Gradient descent is a step-by-step process machines use to improve their learning. Imagine teaching a computer what a cat looks like. By adjusting its "guessing strategy" step by step, the machine refines its approach until it achieves the lowest possible error rate, turning data into knowledge.

This learning process involves testing possible strategies, measuring errors (called wrongness scores), and iteratively reducing those errors. Over time, machines "learn" correct patterns by adjusting their guesses until they align with reality.

Just like a mountaineer climbing by assessing the steepest path upward, gradient descent helps machines find the point of least error by learning from their environment.

Examples

• Feeding computers thousands of labeled images to teach pattern recognition.
• Using wrongness scores to measure and improve machine-learned strategies.
• Applying gradient descent in artificial intelligence for medical diagnoses.

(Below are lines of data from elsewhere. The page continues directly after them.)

$ cat src/rtl/trig_mode_pkg.sv
// Package: shared types for the trigger-mode port block.
// Assumes: a port falls into exactly one decode class.
package trig_mode_pkg;

    // Decode class of the addressed port
    typedef enum logic [2:0] {
        PC_NONE   = 3'd0,
        PC_TRIG0  = 3'd1,
        PC_TRIG1  = 3'd2,
        PC_STUB   = 3'd3,
        PC_WONLY  = 3'd4
    } port_cls_e;

endpackage

$ cat src/rtl/tm_port_decode.sv
// Module: tm_port_decode
// Maps a full I/O address to its decode class. The stub ports come from
// a packed parameter list and are compared in a generate loop.
// Assumes: no address appears in more than one parameter.
module tm_port_decode
    import trig_mode_pkg::*;
#(
    parameter int                        ADDR_W     = 16,
    parameter logic [ADDR_W-1:0]         TRIG0_PORT = 16'h04D0,
    parameter logic [ADDR_W-1:0]         TRIG1_PORT = 16'h04D1,
    parameter logic [ADDR_W-1:0]         WONLY_PORT = 16'h00F0,
    parameter int                        NUM_STUB   = 3,
    parameter logic [NUM_STUB*ADDR_W-1:0] STUB_PORTS = {16'h0CF9, 16'h00B3, 16'h00B2}
) (
    input  logic [ADDR_W-1:0] addr,
    output port_cls_e         cls
);

    logic [NUM_STUB-1:0] stub_hit;

    // One comparator per stub port
    for (genvar g = 0; g < NUM_STUB; g++) begin : g_stub
        assign stub_hit[g] = (addr == STUB_PORTS[g*ADDR_W +: ADDR_W]);
    end

    // Priority-free class select (ports are disjoint)
    always_comb begin
        if (addr == TRIG0_PORT)      cls = PC_TRIG0;
        else if (addr == TRIG1_PORT) cls = PC_TRIG1;
        else if (|stub_hit)          cls = PC_STUB;
        else if (addr == WONLY_PORT) cls = PC_WONLY;
        else                         cls = PC_NONE;
    end

endmodule
$ cat src/rtl/alu_sized_flags.sv
module alu_sized_flags
  import alu_sz_pkg::*;
(
  input  logic              clk,
  input  logic              rst_n,
  input  logic              in_valid,
  input  logic [OPW-1:0]    in_op,
  input  logic [SZW-1:0]    in_size,
  input  logic [XLEN-1:0]   in_dst,
  input  logic [XLEN-1:0]   in_src,
  output logic [XLEN-1:0]   res_data,
  output logic              res_we,
  output logic              flag_c,
  output logic              flag_z,
  output logic              flag_s,
  output logic              flag_o
);

  op_e    op;
  logic   upd;
  flags_t nxt, flags;

  assign op = op_e'(in_op);

  alu_exec #(.W(XLEN), .NS(NSZ)) u_exec (
    .clk   (clk),
    .rst_n (rst_n),
    .valid (in_valid),
    .op    (op),
    .size  (in_size),
    .dst   (in_dst),
    .src   (in_src),
    .res   (res_data),
    .wr    (res_we),
    .upd   (upd),
    .nxt   (nxt)
  );

  alu_flag_reg u_flags (
    .clk   (clk),
    .rst_n (rst_n),
    .upd   (upd),
    .nxt   (nxt),
    .flags (flags)
  );

  assign flag_c = flags.c;
  assign flag_z = flags.z;
  assign flag_s = flags.s;
  assign flag_o = flags.o;

  p_logic_clears_r9: assert property (@(posedge clk) disable iff (!rst_n)
    in_valid && (op == OP_TEST || op == OP_AND || op == OP_XOR || op == OP_NOT)
    |=> (!flag_c && !flag_o));

  p_zf_tracks_r7: assert property (@(posedge clk) disable iff (!rst_n)
    res_we |=> (flag_z == ($past(res_data) == '0)));

endmodule
--- src/rtl/bufpos_dpath.sv ---
module bufpos_dpath
  import bufpos_pkg::*;
#(
  parameter int NUM_CH     = 2,
  parameter int CW         = 1,
  parameter int AW         = 32,
  parameter int LW         = 16,
  parameter int BEAT_BYTES = 4
) (
  input  logic                     clk,
  input  logic                     rst_n,
  input  strobe_t                  strb,
  input  logic [CW-1:0]            descCh,
  input  logic [AW-1:0]            descAddr,
  input  logic [LW-1:0]            descLen,
  input  logic [CW-1:0]            txnCh,
  input  logic [CW-1:0]            actCh,
  output logic [NUM_CH-1:0][AW-1:0] curAddr,
  output logic [NUM_CH-1:0][LW-1:0] curLen,
  output logic                     descDone,
  output logic [CW-1:0]            doneCh
);
  localparam logic [LW-1:0] BEAT_L = LW'(BEAT_BYTES);

  logic [AW-1:0] cntAddr, nextAddr;
  logic [LW-1:0] cntLen, nextLen, stepBytes;

  // a beat moves a full bus word or whatever is left, whichever is less
  always_comb begin
    stepBytes = (cntLen < BEAT_L) ? cntLen : BEAT_L;
    nextAddr  = cntAddr;
    nextLen   = cntLen;
    if (strb.stepBeat) begin
      nextAddr = cntAddr + AW'(stepBytes);
      nextLen  = cntLen - stepBytes;
    end
  end

  always_ff @(posedge clk) begin
    if (!rst_n) begin
      cntAddr <= '0;
      cntLen  <= '0;
    end else if (strb.loadCnt) begin
      cntAddr <= curAddr[txnCh];
      cntLen  <= curLen[txnCh];
    end else begin
      cntAddr <= nextAddr;
      cntLen  <= nextLen;
    end
  end

  for (genvar c = 0; c < NUM_CH; c++) begin : g_chan
    always_ff @(posedge clk) begin
      if (!rst_n) begin
        curAddr[c] <= '0;
        curLen[c]  <= '0;
      end else if (strb.writeBack && actCh == CW'(c)) begin
        curAddr[c] <= nextAddr;
        curLen[c]  <= nextLen;
      end else if (strb.loadDesc && descCh == CW'(c)) begin
        curAddr[c] <= descAddr;
        curLen[c]  <= descLen;
      end
    end
  end

  always_ff @(posedge clk) begin
    if (!rst_n) begin
      descDone <= 1'b0;
      doneCh   <= '0;
    end else begin
      descDone <= strb.writeBack && (nextLen == '0);
      if (strb.writeBack) doneCh <= actCh;
    end
  end
endmodule

--- src/rtl/bufpos_tracker.sv ---
module bufpos_tracker
  import bufpos_pkg::*;
#(
  parameter int NUM_CH     = 2,
  parameter int AW         = 32,
  parameter int LW         = 16,
  parameter int BEAT_BYTES = 4,
  localparam int CW        = (NUM_CH > 1) ? $clog2(NUM_CH) : 1
) (
  input  logic                      clk,
  input  logic                      rst_n,
  input  logic                      descLoad,
  input  logic [CW-1:0]             descCh,
  input  logic [AW-1:0]             descAddr,
  input  logic [LW-1:0]             descLen,
  input  logic                      txnStart,
  input  logic [CW-1:0]             txnCh,
  input  logic                      beatDone,
  input  logic                      txnEnd,
  output logic                      txnActive,
  output logic [NUM_CH-1:0][AW-1:0] curAddr,
  output logic [NUM_CH-1:0][LW-1:0] curLen,
  output logic                      descDone,
  output logic [CW-1:0]             doneCh
);
  strobe_t       strb;
  logic [CW-1:0] actCh;

  bufpos_ctrl #(.NUM_CH(NUM_CH), .CW(CW)) u_ctrl (
    .clk(clk), .rst_n(rst_n), .descLoad(descLoad), .descCh(descCh),
    .txnStart(txnStart), .txnCh(txnCh), .beatDone(beatDone), .txnEnd(txnEnd),
    .strb(strb), .actCh(actCh), .txnActive(txnActive)
  );

  bufpos_dpath #(.NUM_CH(NUM_CH), .CW(CW), .AW(AW), .LW(LW),
                 .BEAT_BYTES(BEAT_BYTES)) u_dpath (
    .clk(clk), .rst_n(rst_n), .strb(strb), .descCh(descCh),
    .descAddr(descAddr), .descLen(descLen), .txnCh(txnCh), .actCh(actCh),
    .curAddr(curAddr), .curLen(curLen), .descDone(descDone), .doneCh(doneCh)
  );
endmodule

8. Math Has Been Manipulated for Political Advantage

In modern politics, geometry has intersected with partisanship through gerrymandering—manipulating voting districts to favor one party. In Wisconsin, Republicans used precise algorithms to create a map maximizing their voter efficiency, giving them disproportionate control of the state legislature in 2018 despite statewide Democratic victories.

By calculating efficiency gaps (the difference in wasted votes between parties), researchers uncovered glaring inequities. Advanced geometric tools offer ways to expose such manipulations, even if correcting them remains politically daunting.

Understanding how math distorts representation can lead to better-informed attempts to create fair voting systems.

Examples

• Wisconsin Republicans maintaining legislative dominance by designing districts.
• Using efficiency gaps to measure fair versus skewed district maps.
• Analyzing voting patterns with geometric tools to highlight gerrymandering.

9. Computer-Generated Maps Fight Gerrymandering

Modern software can create unbiased maps of voting districts to counteract gerrymandering. These maps consider factors like contiguity and legal requirements while avoiding human biases. To detect unfair maps, statistical ensembles compare actual district maps against thousands of randomly generated alternatives.

For example, in one study of Wisconsin’s maps, computer-generated ensembles showed that the extreme GOP victory in 2012 was unlikely based on unbiased maps—a clear sign of gerrymandering. This method helps mathematically prove unfairness and offers tools to challenge biased districts.

By combining computers with geometry, we can make elections fairer and more transparent.

Examples

• Pennsylvania court rejecting "Goofy kicks Donald Duck" gerrymandered map.
• Using random map ensembles to expose partisan bias in Wisconsin districts.
• Applying geometric principles to improve fairness in voting systems.

Takeaways

1. Use geometric reasoning to approach real-world puzzles and complex problems logically.
2. Advocate for transparency in elections by supporting unbiased, computer-generated district maps.
3. Apply tools like random walks and Markov chains to better understand patterns in systems like language or stocks.